Peripheral blood mononuclear cells from five patients with essential
thrombocythemia (ET) were cultured in vitro to evaluate restricted
megakaryocytic (CFU-Meg), myeloid (CFU-GM), and erythroid (BFU-E)
progenitor cell development. Varying concentrations of aplastic canine
serum served as the source of megakaryocyte colony-stimulating activity,
and cultured megakaryocyte ploidy distributions were determined by Feulgen
staining and microfluorometry. Megakaryocyte colony growth was strikingly
abnormal in all five patients evaluated. Four of the 5 had a marked
expansion in the concentration of circulating CFU-Meg and 3 of 4 manifested
abnormalities in cultured megakaryocyte colony size (2 unusually large and
1 small). Unstimulated megakaryocyte colony growth was substantially
increased in three patients. However, the fraction of megakaryocyte
progenitors in cell cycle was near or below normal in all instances.

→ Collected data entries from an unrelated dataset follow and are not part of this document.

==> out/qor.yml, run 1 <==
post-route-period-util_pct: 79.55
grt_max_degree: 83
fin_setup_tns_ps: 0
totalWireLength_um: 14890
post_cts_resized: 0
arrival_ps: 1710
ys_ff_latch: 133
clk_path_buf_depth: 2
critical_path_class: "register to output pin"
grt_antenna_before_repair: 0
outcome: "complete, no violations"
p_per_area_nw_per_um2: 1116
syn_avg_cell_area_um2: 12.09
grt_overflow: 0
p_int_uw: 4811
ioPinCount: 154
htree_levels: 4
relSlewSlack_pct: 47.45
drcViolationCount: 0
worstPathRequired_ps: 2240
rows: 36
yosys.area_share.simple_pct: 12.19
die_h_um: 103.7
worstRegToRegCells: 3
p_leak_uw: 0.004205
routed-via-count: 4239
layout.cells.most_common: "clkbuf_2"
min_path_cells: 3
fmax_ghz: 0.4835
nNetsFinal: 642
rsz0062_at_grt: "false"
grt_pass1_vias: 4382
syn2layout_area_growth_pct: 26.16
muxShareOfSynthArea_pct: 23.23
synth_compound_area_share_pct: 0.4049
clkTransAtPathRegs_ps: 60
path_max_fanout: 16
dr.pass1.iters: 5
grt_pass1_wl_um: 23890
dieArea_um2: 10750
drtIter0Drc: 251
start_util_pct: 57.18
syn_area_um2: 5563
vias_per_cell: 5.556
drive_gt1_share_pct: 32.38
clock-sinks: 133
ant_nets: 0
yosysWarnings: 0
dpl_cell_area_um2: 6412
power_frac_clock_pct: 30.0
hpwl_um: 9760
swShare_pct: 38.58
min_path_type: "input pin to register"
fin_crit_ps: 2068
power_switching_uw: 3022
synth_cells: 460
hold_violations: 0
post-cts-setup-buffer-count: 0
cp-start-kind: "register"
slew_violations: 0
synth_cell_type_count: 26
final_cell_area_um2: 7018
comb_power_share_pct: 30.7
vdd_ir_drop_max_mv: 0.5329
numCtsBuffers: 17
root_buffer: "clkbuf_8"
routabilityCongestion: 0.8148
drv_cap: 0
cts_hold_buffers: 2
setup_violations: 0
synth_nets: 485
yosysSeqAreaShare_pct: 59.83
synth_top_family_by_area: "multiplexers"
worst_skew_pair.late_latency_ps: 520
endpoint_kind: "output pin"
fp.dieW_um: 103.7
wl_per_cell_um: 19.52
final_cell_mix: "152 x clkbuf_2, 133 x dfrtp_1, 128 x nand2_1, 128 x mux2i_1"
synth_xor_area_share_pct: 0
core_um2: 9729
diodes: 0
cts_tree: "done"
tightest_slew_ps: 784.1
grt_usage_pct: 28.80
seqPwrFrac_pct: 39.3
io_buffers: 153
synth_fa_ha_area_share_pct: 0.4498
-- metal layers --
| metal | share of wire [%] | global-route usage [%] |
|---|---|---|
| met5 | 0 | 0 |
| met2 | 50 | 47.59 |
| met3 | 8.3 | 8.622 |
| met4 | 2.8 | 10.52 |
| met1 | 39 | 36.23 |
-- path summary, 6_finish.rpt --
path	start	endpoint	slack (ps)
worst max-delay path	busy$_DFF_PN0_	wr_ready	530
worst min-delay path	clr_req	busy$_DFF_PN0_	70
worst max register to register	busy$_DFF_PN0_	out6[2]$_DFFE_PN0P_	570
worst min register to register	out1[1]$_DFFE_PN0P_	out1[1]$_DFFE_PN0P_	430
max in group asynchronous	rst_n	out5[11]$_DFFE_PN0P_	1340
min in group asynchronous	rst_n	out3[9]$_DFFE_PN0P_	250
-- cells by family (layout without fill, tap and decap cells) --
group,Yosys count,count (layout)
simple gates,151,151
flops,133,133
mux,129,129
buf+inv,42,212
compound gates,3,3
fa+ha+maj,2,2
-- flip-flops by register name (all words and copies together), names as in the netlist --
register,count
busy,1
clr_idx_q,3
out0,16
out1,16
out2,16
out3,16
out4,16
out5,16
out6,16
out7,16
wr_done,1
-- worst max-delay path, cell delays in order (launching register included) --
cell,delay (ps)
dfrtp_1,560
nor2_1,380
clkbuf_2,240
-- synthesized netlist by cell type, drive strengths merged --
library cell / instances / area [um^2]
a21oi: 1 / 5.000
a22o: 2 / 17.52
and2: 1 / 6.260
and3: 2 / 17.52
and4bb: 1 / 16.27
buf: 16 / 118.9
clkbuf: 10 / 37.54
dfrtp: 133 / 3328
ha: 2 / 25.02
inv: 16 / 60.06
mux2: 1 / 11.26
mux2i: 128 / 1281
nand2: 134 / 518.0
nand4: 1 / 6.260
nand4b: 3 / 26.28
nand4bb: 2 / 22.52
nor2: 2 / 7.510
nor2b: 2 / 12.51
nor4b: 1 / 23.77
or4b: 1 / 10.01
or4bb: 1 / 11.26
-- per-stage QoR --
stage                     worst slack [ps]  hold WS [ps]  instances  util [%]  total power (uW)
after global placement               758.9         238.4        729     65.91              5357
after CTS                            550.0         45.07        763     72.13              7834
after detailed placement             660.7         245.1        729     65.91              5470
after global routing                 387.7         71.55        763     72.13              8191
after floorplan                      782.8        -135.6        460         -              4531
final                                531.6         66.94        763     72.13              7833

Endomitotic megakaryocyte development was disordered in each of the four ET
patients in whom it was evaluable. In normal subjects, mean megakaryocyte
ploidy values vary biphasically with aplastic canine serum concentration
and peak at 13.2 N following 12 to 15 days of culture. In contrast, day 12
mean ploidy values in cultures from the ET patients remained low at all
aplastic canine serum concentrations and reached a maximum averaging only
8.4 N. Three patients were evaluated serially at extended culture durations
of up to 21 days. The cultured megakaryocyte ploidy was unchanged during
this interval for two of the patients. For the third patient, ploidy
increased steadily, reaching abnormally high ploidy values by day 21.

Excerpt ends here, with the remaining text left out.